■ What the task requires ■
Repeat each record word for word.

[[ Input data, beginning ]]

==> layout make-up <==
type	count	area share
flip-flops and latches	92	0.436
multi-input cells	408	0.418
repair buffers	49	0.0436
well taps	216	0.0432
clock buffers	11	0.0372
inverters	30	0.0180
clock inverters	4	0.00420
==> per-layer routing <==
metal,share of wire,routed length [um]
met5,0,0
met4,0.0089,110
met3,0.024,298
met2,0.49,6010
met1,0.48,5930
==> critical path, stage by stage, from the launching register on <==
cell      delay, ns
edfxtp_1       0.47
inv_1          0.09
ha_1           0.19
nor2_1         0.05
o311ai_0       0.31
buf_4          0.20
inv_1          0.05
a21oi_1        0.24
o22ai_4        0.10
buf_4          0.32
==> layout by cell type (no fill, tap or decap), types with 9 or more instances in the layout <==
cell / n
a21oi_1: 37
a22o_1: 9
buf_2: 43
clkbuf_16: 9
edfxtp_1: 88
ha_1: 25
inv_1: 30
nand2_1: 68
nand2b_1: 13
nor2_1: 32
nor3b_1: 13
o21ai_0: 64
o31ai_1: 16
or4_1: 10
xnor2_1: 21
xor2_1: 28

[[ Input data, end ]]

■ Result ■
==> layout make-up <==
type	count	area share
flip-flops and latches	92	0.436
multi-input cells	408	0.418
repair buffers	49	0.0436
well taps	216	0.0432
clock buffers	11	0.0372
inverters	30	0.0180
clock inverters	4	0.00420
==> per-layer routing <==
metal,share of wire,routed length [um]
met5,0,0
met4,0.0089,110
met3,0.024,298
met2,0.49,6010
met1,0.48,5930
==> critical path, stage by stage, from the launching register on <==
cell      delay, ns
edfxtp_1       0.47
inv_1          0.09
ha_1           0.19
nor2_1         0.05
o311ai_0       0.31
buf_4          0.20
inv_1          0.05
a21oi_1        0.24
o22ai_4        0.10
buf_4          0.32
==> layout by cell type (no fill, tap or decap), types with 9 or more instances in the layout <==
cell / n
a21oi_1: 37
a22o_1: 9
buf_2: 43
clkbuf_16: 9
edfxtp_1: 88
ha_1: 25
inv_1: 30
nand2_1: 68
nand2b_1: 13
nor2_1: 32
nor3b_1: 13
o21ai_0: 64
o31ai_1: 16
or4_1: 10
xnor2_1: 21
xor2_1: 28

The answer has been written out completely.